If you like Italian sci-fi, with its shiny, phony plastic miniatures and sprawling Cinecitta studio sets, this is one of the best, with unbelievable black leather fashions with yellow piping and headhugging skull caps. Though never particularly scary, Bava has a cool way with the alien eerieness of it all and ramps up the atmosphere in two stand-out scenes: the buried dead pushing back their steel slabs, sloughing off their plastic wrap, and rising from the grave in an interstellar take on the classic vampire resurrection; and an ancient shipwreck where the enormous skeletons of alien creatures look suspiciously like the grandfathers of Ridley Scott’s Alien.
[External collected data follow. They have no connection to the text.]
Background: an optimization exercise with open tools, aiming at small area. Do not read the settings as production practice. Function was checked by simulation only, so behaviour that the tests miss may differ from the original. No activity file was given, so power comes from the tool's default toggle rates.

## north
Design sdReader, start of the top module:
module sdReader #(
    parameter int clkDiv    = 2,
    parameter int bitCycles = 2,
    parameter int dumpWords = 128
) (
    input  logic clk,
    input  logic rstN,
    output logic sdClk,
    output logic sdMosi,
    input  logic sdMiso,
    output logic sdCs,
    input  logic dump,
    output logic uartTx,
    output logic ready,
    output logic error
);
Size: roughly 91000 µm² of cells after synthesis.
Settings: LEC_CHECK=0, CAP_MARGIN=20, CORE_MARGIN=2, CORE_UTILIZATION=50, PLACE_DENSITY=0.6, SLEW_MARGIN=20; clock period 10.0 ns.
run.sh (not shown) runs the stock make flow with config.mk's settings and CLKGATE_MAP_FILE= SYNTH_SCRIPT=/design/flow/synth_recipe.tcl, a recipe that flattens the netlist after the stock synthesis.
In summary, north completed successfully, with a layout that passed the timing, DRC and antenna checks.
Sullivan is the sole American in an otherwise Italian cast, who are dubbed into English with the usual quick and dirty flatness (at least Sullivan dubs his own English lines). The film was cut for American release but a decade or so ago MGM producers, working from the original Italian elements, managed to restore lost shots and scenes while working around missing dialogue. It’s not a “pure” restoration, but the loving and respectful effort makes it the most complete available.

Queue it up on FilmStruck

Also on Blu-ray and DVD and on SVOD through Amazon Video, iTunes, GooglePlay and/or other services. Availability may vary by service.
Planet of the Vampires [Blu-ray]
Planet of the Vampires [DVD]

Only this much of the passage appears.